Scientists from the Robotic Materials Department at the Max Planck Institute for Intelligent Systems in Germany published a paper in Science Advances last week describing biohybrid microrobots that can deliver cancer treatments directly to tumor sites.
Conceptual schematics depicting cell-based microrobots magnetically guided to a target tumor site, where continuous, local TRAIL secretion eliminates cancer cells without affecting nearby healthy tissues. Created in BioRender. N. O. Dogan (2026), https://biorender.com/e18h681. DOI: 10.1126/sciadv.aea9831
Medical microrobots have potential for targeted therapeutic delivery. However, current systems achieve only physical targeting, and once at the target site, they are unable to distinguish healthy cells from cancerous ones because of the lack of biological selectivity.
The biohybrid microrobots are derived from human embryonic kidney cells genetically engineered to produce tumor necrosis factor-related apoptosis-inducing ligand (TRAIL), a molecule that induces cancer cell death in multiple tumor types without damaging healthy cells. TRAIL binds to death receptors 4 and 5, which are overexpressed in cancer cells.
The engineered cells were then conjugated to biocompatible magnetic Janus particles, silica beads half-coated with FePt nanofilms, to enable external magnetic control. With magnetic fields, the microrobots accumulated around tumor spheroids and continuously released TRAIL for several days, leading to selective cancer cell death while avoiding damage to healthy cells.

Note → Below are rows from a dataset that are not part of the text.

File: config.mk
export PLATFORM = sky130hd
export DESIGN_NAME = ccr_responder
export DESIGN_NICKNAME = d
export VERILOG_FILES = /design/src/verilog/ccr_pkg.sv /design/src/verilog/ccr_responder.sv
export SDC_FILE = /design/constraint.sdc
export NUM_CORES = 1
export LEC_CHECK = 0
export BUFFER_PORTS_ARGS = -buffer_cell sky130_fd_sc_hd__buf_2
export CAP_MARGIN = 25
export CORE_MARGIN = 2
export CORE_UTILIZATION = 30
export CTS_CLUSTER_SIZE = 30
export DETAILED_ROUTE_END_ITERATION = 8
export HOLD_SLACK_MARGIN = 0.03
export PLACE_DENSITY = 0.56
export SKIP_LAST_GASP = 1
export SLEW_MARGIN = 20
export SYNTH_ARGS = -nofsm -noshare
export SYNTH_HDL_FRONTEND = slang
export SYNTH_SLANG_ARGS = --single-unit
File: constraint.sdc
create_clock -name clock_in -period 3.85 [get_ports clock_in]
set_input_delay 0.1925 -clock clock_in [delete_from_list [all_inputs] [get_ports clock_in]]
set_output_delay 0.1925 -clock clock_in [all_outputs]
set_load 0.05 [all_outputs]
File: src/verilog/ccr_pkg.sv
// Constants, types and layouts of the calibration command responder
//
// Contract
// - Dark arm command arms dark calibration, replies
// - Armed plus lock switch transition starts calibration
// - Dark reply columns: z, B, a, lock
// - Locked defers calibration, blocks firmware upgrade
// - Unlocked calibrates at once, permits upgrade
// - Arm and disarm replies end CR LF
// - Disarm clears every armed calibration mode
// - Disarm reply columns: z, x, d, lock
// - Info reply: i, protocol revision columns 2-9
// - Info reply: model code columns 11-18
// - Info reply: feature revision columns 20-27
// - Info reply: serial 29-36, CR LF 37-38
// - Offset reply: z,5, twelve chars, CR LF
// - Temperature command stores new calibration temperature
// - Temperature kept raw at own resolution
// - Temperature reply: z,6, six chars, CR LF
`default_nettype none
package ccr_pkg;

  // ==========================================================
  // Characters
  localparam logic [7:0] CH_X = 8'h78;
  localparam logic [7:0] CH_Z = 8'h7a;
  localparam logic [7:0] CH_C = 8'h63;
  localparam logic [7:0] CH_A = 8'h61;
  localparam logic [7:0] CH_L = 8'h6c;
  localparam logic [7:0] CH_I = 8'h69;
  localparam logic [7:0] CH_UB = 8'h42;
  localparam logic [7:0] CH_UD = 8'h44;
  localparam logic [7:0] CH_D = 8'h64;
  localparam logic [7:0] CH_LOCK = 8'h4c;
  localparam logic [7:0] CH_UNLOCK = 8'h55;
  localparam logic [7:0] CH_5 = 8'h35;
  localparam logic [7:0] CH_6 = 8'h36;
  localparam logic [7:0] CH_DOT = 8'h2e;
  localparam logic [7:0] CH_DEGC = 8'h43;
  localparam logic [7:0] CH_COMMA = 8'h2c;
  localparam logic [7:0] CH_CR = 8'h0d;
  localparam logic [7:0] CH_LF = 8'h0a;
  localparam logic [3:0] DIGIT_HI = 4'h3;

  // ==========================================================
  // Command layout
  localparam int CMD_MAX = 17;
  localparam logic [4:0] LEN_INFO_CMD = 5'h01;
  localparam logic [4:0] LEN_ARM_CMD = 5'h05;
  localparam logic [4:0] LEN_TEMP_CMD = 5'h10;
  localparam logic [4:0] LEN_OFFS_CMD = 5'h11;
  localparam int POS_SEL = 4;
  localparam int POS_VAL = 5;
  localparam int OFFS_CHARS = 12;
  localparam int POS_TEMP_D2 = 10;
  localparam int POS_TEMP_F = 14;

  // ==========================================================
  // Response columns and lengths
  localparam logic [5:0] LEN_ARM = 6'h06;
  localparam logic [5:0] LEN_INFO = 6'h27;
  localparam logic [5:0] LEN_OFFS = 6'h12;
  localparam logic [5:0] LEN_TEMP = 6'h0c;
  localparam logic [5:0] COL_PROTO = 6'h02;
  localparam logic [5:0] COL_MODEL = 6'h0b;
  localparam logic [5:0] COL_FEAT = 6'h14;
  localparam logic [5:0] COL_SERIAL = 6'h1d;
  localparam logic [5:0] COL_VAL = 6'h04;
  localparam logic [5:0] FIELD8 = 6'h08;
  localparam logic [5:0] COL_1 = 6'h01;
  localparam logic [5:0] COL_2 = 6'h02;
  localparam logic [5:0] COL_3 = 6'h03;
  localparam logic [5:0] COL_T_DOT = 6'h07;
  localparam logic [5:0] COL_T_FRAC = 6'h08;
  localparam logic [5:0] COL_T_C = 6'h09;

  // ==========================================================
  // Register map (byte addresses)
  localparam logic [7:0] ADDR_CTRL = 8'h00;
  localparam logic [7:0] ADDR_STATUS = 8'h04;
  localparam logic [7:0] ADDR_SERIAL = 8'h08;
  localparam logic [7:0] ADDR_TEMP = 8'h0c;
  localparam logic [7:0] ADDR_DARK = 8'h10;
  localparam logic CTRL_EN_RST = 1'b1;
  localparam logic [15:0] TEMP_RST = 16'h0000;

  // ==========================================================
  // Types
  typedef struct packed {
    logic valid;
    logic [7:0] data;
  } ccr_byte_s;

  typedef enum logic [1:0] {
    ST_COLLECT = 2'b00,
    ST_EXEC = 2'b01,
    ST_SEND = 2'b10
  } ccr_state_e;

  typedef enum logic [2:0] {
    RK_NONE = 3'b000,
    RK_ARM = 3'b001,
    RK_DISARM = 3'b010,
    RK_INFO = 3'b011,
    RK_OFFS = 3'b100,
    RK_TEMP = 3'b101
  } ccr_kind_e;

endpackage
`default_nettype wire

File: src/verilog/ccr_responder.sv
// Calibration command responder: byte link parser, replies, APB registers
//
// Decided for this implementation: the APB register port and the address map.
`timescale 1ns/1ns
`default_nettype none

module ccr_responder #(
  parameter logic [31:0] PROTO_REV = 32'h00000007, // Arbitrary value
  parameter logic [31:0] MODEL_CODE = 32'h00000042, // Arbitrary value
  parameter logic [31:0] FEATURE_REV = 32'h00000009, // Arbitrary value
  parameter logic [31:0] SERIAL_RST = 32'h00001234, // Arbitrary value
  parameter int DARK_W = 32
) (
  // Clock and reset
  input wire logic clock_in,
  input wire logic rstn_in,
  // Host byte link
  input wire ccr_pkg::ccr_byte_s rx_in,
  output logic rx_ready_out,
  output ccr_pkg::ccr_byte_s tx_out,
  input wire logic tx_ready_in,
  // Lock switch and calibration
  input wire logic lock_sw_in,
  input wire logic [DARK_W-1:0] dark_meas_in,
  output logic dark_cal_start_out,
  output logic fw_upgrade_en_out,
  // APB slave
  input wire logic psel_in,
  input wire logic penable_in,
  input wire logic pwrite_in,
  input wire logic [7:0] paddr_in,
  input wire logic [31:0] pwdata_in,
  output logic [31:0] prdata_out,
  output logic pready_out,
  output logic pslverr_out
);

  // ==========================================================
  // Helpers
  function automatic logic [7:0] bcd_char(input logic [31:0] v,
                                          input logic [5:0] k);
    logic [2:0] n;
    n = 3'(3'h7 - k[2:0]);
    bcd_char = {ccr_pkg::DIGIT_HI, v[n*4 +: 4]};
  endfunction
  function automatic logic in_field(input logic [5:0] i,
                                    input logic [5:0] s,
                                    input logic [5:0] w);
    in_field = (i >= s) && (i < 6'(s + w));
  endfunction
  function automatic logic [7:0] resp_byte(
    input ccr_pkg::ccr_kind_e kind,
    input logic [5:0] i,
    input logic [5:0] len,
    input logic lk,
    input logic [31:0] serial,
    input logic [95:0] offs,
    input logic [15:0] temp);
    logic [5:0] d;
    logic [3:0] oi;
    resp_byte = ccr_pkg::CH_COMMA;
    d = 6'h00;
    oi = 4'h0;
    if (i == 6'(len - 6'h02)) begin
      resp_byte = ccr_pkg::CH_CR;
    end else if (i == 6'(len - 6'h01)) begin
      resp_byte = ccr_pkg::CH_LF;
    end else if (i == 6'h00) begin
      resp_byte = (kind == ccr_pkg::RK_INFO) ? ccr_pkg::CH_I
                                             : ccr_pkg::CH_Z;
    end else begin
      case (kind)
        ccr_pkg::RK_ARM, ccr_pkg::RK_DISARM: begin
          if (i == ccr_pkg::COL_1) begin
            resp_byte = (kind == ccr_pkg::RK_ARM) ? ccr_pkg::CH_UB
                                                  : ccr_pkg::CH_X;
          end else if (i == ccr_pkg::COL_2) begin
            resp_byte = (kind == ccr_pkg::RK_ARM) ? ccr_pkg::CH_A
                                                  : ccr_pkg::CH_D;
          end else begin
            resp_byte = lk ? ccr_pkg::CH_LOCK
                           : ccr_pkg::CH_UNLOCK;
          end
        end
        ccr_pkg::RK_INFO: begin
          if (in_field(i, ccr_pkg::COL_PROTO, ccr_pkg::FIELD8)) begin
            d = 6'(i - ccr_pkg::COL_PROTO);
            resp_byte = bcd_char(PROTO_REV, d);
          end else if (in_field(i, ccr_pkg::COL_MODEL, ccr_pkg::FIELD8)) begin
            d = 6'(i - ccr_pkg::COL_MODEL);
            resp_byte = bcd_char(MODEL_CODE, d);
          end else if (in_field(i, ccr_pkg::COL_FEAT, ccr_pkg::FIELD8)) begin
            d = 6'(i - ccr_pkg::COL_FEAT);
            resp_byte = bcd_char(FEATURE_REV, d);
          end else if (in_field(i, ccr_pkg::COL_SERIAL,
                                ccr_pkg::FIELD8)) begin
            d = 6'(i - ccr_pkg::COL_SERIAL);
            resp_byte = bcd_char(serial, d);
          end
        end
        ccr_pkg::RK_OFFS: begin
          if (i == ccr_pkg::COL_2) begin
            resp_byte = ccr_pkg::CH_5;
          end else if (i >= ccr_pkg::COL_VAL) begin
            d = 6'(i - ccr_pkg::COL_VAL);
            oi = 4'(ccr_pkg::OFFS_CHARS - 1 - d);
            resp_byte = offs[oi*8 +: 8];
          end
        end
        ccr_pkg::RK_TEMP: begin
          if (i == ccr_pkg::COL_2) begin
            resp_byte = ccr_pkg::CH_6;
          end else if (in_field(i, ccr_pkg::COL_VAL, ccr_pkg::COL_3)) begin
            d = 6'(i - ccr_pkg::COL_VAL);
            oi = 4'(4'd3 - d[3:0]);
            resp_byte = {ccr_pkg::DIGIT_HI, temp[oi*4 +: 4]};
          end else if (i == ccr_pkg::COL_T_DOT) begin
            resp_byte = ccr_pkg::CH_DOT;
          end else if (i == ccr_pkg::COL_T_FRAC) begin
            resp_byte = {ccr_pkg::DIGIT_HI, temp[3:0]};
          end else if (i == ccr_pkg::COL_T_C) begin
            resp_byte = ccr_pkg::CH_DEGC;
          end
        end
        default: resp_byte = ccr_pkg::CH_COMMA;
      endcase
    end
  endfunction

  // ==========================================================
  // Lock switch synchroniser
  logic lock_meta, lock_sync, lock_prev;
  always_ff @(posedge clock_in or negedge rstn_in) begin
    if (!rstn_in) begin
      lock_meta <= 1'b0;
      lock_sync <= 1'b0;
      lock_prev <= 1'b0;
    end else begin
      lock_meta <= lock_sw_in;
      lock_sync <= lock_meta;
      lock_prev <= lock_sync;
    end
  end
  wire logic locked = lock_sync;
  wire logic lock_edge = lock_sync ^ lock_prev;

  // ==========================================================
  // Registers and state
  logic ctrl_en;
  logic [31:0] serial_num;
  logic [15:0] temp_raw;
  logic [95:0] offs_val;
  logic [DARK_W-1:0] dark_cal;
  logic dark_armed;
  ccr_pkg::ccr_state_e state, next_state;
  ccr_pkg::ccr_kind_e kind, next_kind;
  logic [7:0] cmd [0:ccr_pkg::CMD_MAX-1];
  logic [4:0] cmd_cnt;
  logic [5:0] idx, resp_len, next_len;
  logic skid_v;
  logic [7:0] skid_d;
  wire logic rx_take = rx_in.valid && rx_ready_out;
  wire logic rx_term = rx_take && (rx_in.data == ccr_pkg::CH_X);
  wire logic buf_ready = !skid_v;
  wire logic push = (state == ccr_pkg::ST_SEND) && buf_ready;
  wire logic [7:0] push_d = resp_byte(kind, idx, resp_len, locked,
                                      serial_num, offs_val, temp_raw);
  wire logic zcal = (cmd[0] == ccr_pkg::CH_Z) && (cmd[1] == ccr_pkg::CH_C)
                    && (cmd[2] == ccr_pkg::CH_A) && (cmd[3] == ccr_pkg::CH_L);

  // ==========================================================
  // Command decode at the terminator
  always_comb begin
    next_kind = ccr_pkg::RK_NONE;
    next_len = ccr_pkg::LEN_ARM;
    if (cmd_cnt == ccr_pkg::LEN_INFO_CMD && cmd[0] == ccr_pkg::CH_I) begin
      next_kind = ccr_pkg::RK_INFO;
      next_len = ccr_pkg::LEN_INFO;
    end else if (zcal && cmd_cnt == ccr_pkg::LEN_ARM_CMD &&
                 cmd[ccr_pkg::POS_SEL] == ccr_pkg::CH_UB) begin
      next_kind = ccr_pkg::RK_ARM;
    end else if (zcal && cmd_cnt == ccr_pkg::LEN_ARM_CMD &&
                 cmd[ccr_pkg::POS_SEL] == ccr_pkg::CH_UD) begin
      next_kind = ccr_pkg::RK_DISARM;
    end else if (zcal && cmd_cnt == ccr_pkg::LEN_OFFS_CMD &&
                 cmd[ccr_pkg::POS_SEL] == ccr_pkg::CH_5) begin
      next_kind = ccr_pkg::RK_OFFS;
      next_len = ccr_pkg::LEN_OFFS;
    end else if (zcal && cmd_cnt == ccr_pkg::LEN_TEMP_CMD &&
                 cmd[ccr_pkg::POS_SEL] == ccr_pkg::CH_6) begin
      next_kind = ccr_pkg::RK_TEMP;
      next_len = ccr_pkg::LEN_TEMP;
    end
  end
  always_comb begin
    next_state = state;
    case (state)
      ccr_pkg::ST_COLLECT: if (rx_term) next_state = ccr_pkg::ST_EXEC;
      ccr_pkg::ST_EXEC: begin
        next_state = (next_kind == ccr_pkg::RK_NONE) ? ccr_pkg::ST_COLLECT
                                                     : ccr_pkg::ST_SEND;
      end
      ccr_pkg::ST_SEND: begin
        if (push && idx == 6'(resp_len - 6'h01)) begin
          next_state = ccr_pkg::ST_COLLECT;
        end
      end
      default: next_state = ccr_pkg::ST_COLLECT;
    endcase
  end

  // ==========================================================
  // Parser and reply sequencer
  always_ff @(posedge clock_in or negedge rstn_in) begin
    if (!rstn_in) begin
      state <= ccr_pkg::ST_COLLECT;
      kind <= ccr_pkg::RK_NONE;
      cmd_cnt <= 5'h00;
      idx <= 6'h00;
      resp_len <= ccr_pkg::LEN_ARM;
      rx_ready_out <= 1'b0;
    end else begin
      state <= next_state;
      // No byte taken while executing or replying
      rx_ready_out <= (next_state == ccr_pkg::ST_COLLECT) && ctrl_en;
      if (state == ccr_pkg::ST_EXEC) begin
        kind <= next_kind;
        resp_len <= next_len;
        idx <= 6'h00;
        cmd_cnt <= 5'h00;
      end else if (push) begin
        idx <= 6'(idx + 6'h01);
      end
      if (rx_take && !rx_term && cmd_cnt < 5'(ccr_pkg::CMD_MAX)) begin
        cmd_cnt <= 5'(cmd_cnt + 5'h01);
      end
    end
  end
  // Overlong commands stop filling at CMD_MAX bytes; one starting zcal5 still matches as an offset command on the terminator
  always_ff @(posedge clock_in or negedge rstn_in) begin
    if (!rstn_in) begin
      for (int k = 0; k < ccr_pkg::CMD_MAX; k++) cmd[k] <= 8'h00;
    end else if (rx_take && !rx_term &&
                 cmd_cnt < 5'(ccr_pkg::CMD_MAX)) begin
      cmd[cmd_cnt] <= rx_in.data;
    end
  end

  // ==========================================================
  // Dark calibration arming
  always_ff @(posedge clock_in or negedge rstn_in) begin
    if (!rstn_in) begin
      dark_armed <= 1'b0;
      dark_cal_start_out <= 1'b0;
      dark_cal <= '0;
    end else begin
      dark_cal_start_out <= 1'b0;
      if (state == ccr_pkg::ST_EXEC && next_kind == ccr_pkg::RK_ARM) begin
        if (locked) begin
          dark_armed <= 1'b1;
        end else begin
          dark_cal_start_out <= 1'b1;
          dark_cal <= dark_meas_in;
          dark_armed <= 1'b0;
        end
      end else if (state == ccr_pkg::ST_EXEC &&
                   next_kind == ccr_pkg::RK_DISARM) begin
        dark_armed <= 1'b0;
      end else if (dark_armed && lock_edge) begin
        dark_cal_start_out <= 1'b1;
        dark_cal <= dark_meas_in;
        dark_armed <= 1'b0;
      end
    end
  end
  always_ff @(posedge clock_in or negedge rstn_in) begin
    if (!rstn_in) begin
      fw_upgrade_en_out <= 1'b0;
    end else begin
      fw_upgrade_en_out <= !locked;
    end
  end

  // ==========================================================
  // Manually set values
  always_ff @(posedge clock_in or negedge rstn_in) begin
    if (!rstn_in) begin
      offs_val <= '0;
      temp_raw <= ccr_pkg::TEMP_RST;
    end else if (state == ccr_pkg::ST_EXEC) begin
      if (next_kind == ccr_pkg::RK_OFFS) begin
        for (int k = 0; k < ccr_pkg::OFFS_CHARS; k++) begin
          offs_val[(ccr_pkg::OFFS_CHARS-1-k)*8 +: 8] <=
            cmd[ccr_pkg::POS_VAL+k];
        end
      end
      if (next_kind == ccr_pkg::RK_TEMP) begin
        // Tenths kept, hundredths dropped: echo can differ from input
        temp_raw <= {cmd[ccr_pkg::POS_TEMP_D2][3:0],
                     cmd[ccr_pkg::POS_TEMP_D2+1][3:0],
                     cmd[ccr_pkg::POS_TEMP_D2+2][3:0],
                     cmd[ccr_pkg::POS_TEMP_F][3:0]};
      end
    end
  end

  // ==========================================================
  // Two-entry output buffer: output stage plus skid entry
  always_ff @(posedge clock_in or negedge rstn_in) begin
    if (!rstn_in) begin
      tx_out <= '0;
      skid_v <= 1'b0;
      skid_d <= 8'h00;
    end else if (!tx_out.valid || tx_ready_in) begin
      if (skid_v) begin
        tx_out <= {1'b1, skid_d};
        skid_v <= 1'b0;
      end else begin
        tx_out <= {push, push_d};
      end
    end else if (push) begin
      skid_v <= 1'b1;
      skid_d <= push_d;
    end
  end

  // ==========================================================
  // APB slave: no wait states, ready in the first access cycle
  wire logic apb_setup = psel_in && !penable_in;
  wire logic apb_wr = psel_in && penable_in && pready_out && pwrite_in;
  wire logic addr_ok = (paddr_in <= ccr_pkg::ADDR_DARK) &&
                       (paddr_in[1:0] == 2'b00);
  logic [31:0] rd_mux;
  always_comb begin
    rd_mux = 32'h00000000;
    case (paddr_in)
      ccr_pkg::ADDR_CTRL: rd_mux = {31'h0, ctrl_en};
      ccr_pkg::ADDR_STATUS: rd_mux = {29'h0, state != ccr_pkg::ST_COLLECT,
                                      locked, dark_armed};
      ccr_pkg::ADDR_SERIAL: rd_mux = serial_num;
      ccr_pkg::ADDR_TEMP: rd_mux = {16'h0, temp_raw};
      ccr_pkg::ADDR_DARK: rd_mux = 32'(dark_cal);
      default: rd_mux = 32'h00000000;
    endcase
  end
  always_ff @(posedge clock_in or negedge rstn_in) begin
    if (!rstn_in) begin
      pready_out <= 1'b0;
      pslverr_out <= 1'b0;
      prdata_out <= 32'h00000000;
    end else begin
      pready_out <= apb_setup;
      pslverr_out <= apb_setup && !addr_ok;
      prdata_out <= (apb_setup && !pwrite_in) ? rd_mux : 32'h00000000;
    end
  end
  always_ff @(posedge clock_in or negedge rstn_in) begin
    if (!rstn_in) begin
      ctrl_en <= ccr_pkg::CTRL_EN_RST;
      serial_num <= SERIAL_RST;
    end else if (apb_wr) begin
      if (paddr_in == ccr_pkg::ADDR_CTRL) ctrl_en <= pwdata_in[0];
      if (paddr_in == ccr_pkg::ADDR_SERIAL) serial_num <= pwdata_in;
    end
  end

endmodule // ccr_responder

`default_nettype wire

Engineering for TRAIL secretion and remote control
The researchers optimized the genetic modification of the cells using a nonliposomal transfection reagent and plasmid DNA encoding both TRAIL and Green Fluorescent Protein (GFP). Peak TRAIL secretion, 211 ng/ml, and high transfection efficiency, approximately 96.6%, were achieved at 48 hours post-transfection. These levels were achieved using a 2:1 transfection reagent-to-DNA ratio.
To enable remote control of the cells, they were conjugated with magnetic Janus particles. The particles were 500 nm diameter silica beads, half-coated with a 60 nm thick iron platinum magnetic nanofilm. FePt was selected for its strong magnetic properties, high biocompatibility and high contrast in medical imaging modalities. The particles were half-coated to create the magnetic anisotropy necessary to generate torque, enabling steering of the cells.
The microrobots respond to external rotating magnetic fields, achieving a maximum speed of 107 μm/s at 60 Hz.
SEM images showing cell-based microrobots with magnetic Janus particles attached to the cell surface, with no evidence of internalization. Images were pseudocolored. Scale bars, 1 μm. SEM image of magnetic Janus particle, confirming the deposition of FePt on its silica core. Scale bar, 100 nm. DOI: 10.1126/sciadv.aea9831
Microrobots eliminate up to 98% of cancer cells
Conditioned medium from the microrobots containing approximately 220 ng/ml of TRAIL was applied to various cell lines, resulting in reductions in cancer cell viability. In glioblastoma, only 2% viability remained. Healthy cell lines showed high resistance to the therapy. BJ human fibroblasts showed a negligible reduction in viability.
The study demonstrated that the microrobot swarms could be navigated toward 3D spheroids using magnetic fields and localized TRAIL secretion effectively induced cell death throughout the tumor structure.
After the microrobots have finished secreting TRAIL, the cells are eliminated by the immune system. The Janus particles are then absorbed by the liver and spleen and degraded. The researchers emphasize that further study is needed to map the long-term clearance of the particles and monitor for accumulation.
The researchers successfully applied the same technology to human skin fibroblasts. They also developed a doxycycline-inducible system, allowing on-demand secretion of TRAIL only after the robots have reached the tumor.
The study also confirmed that the Janus particles remained stably attached to the cell membrane even under high-pressure shear stresses found in human arteries and veins.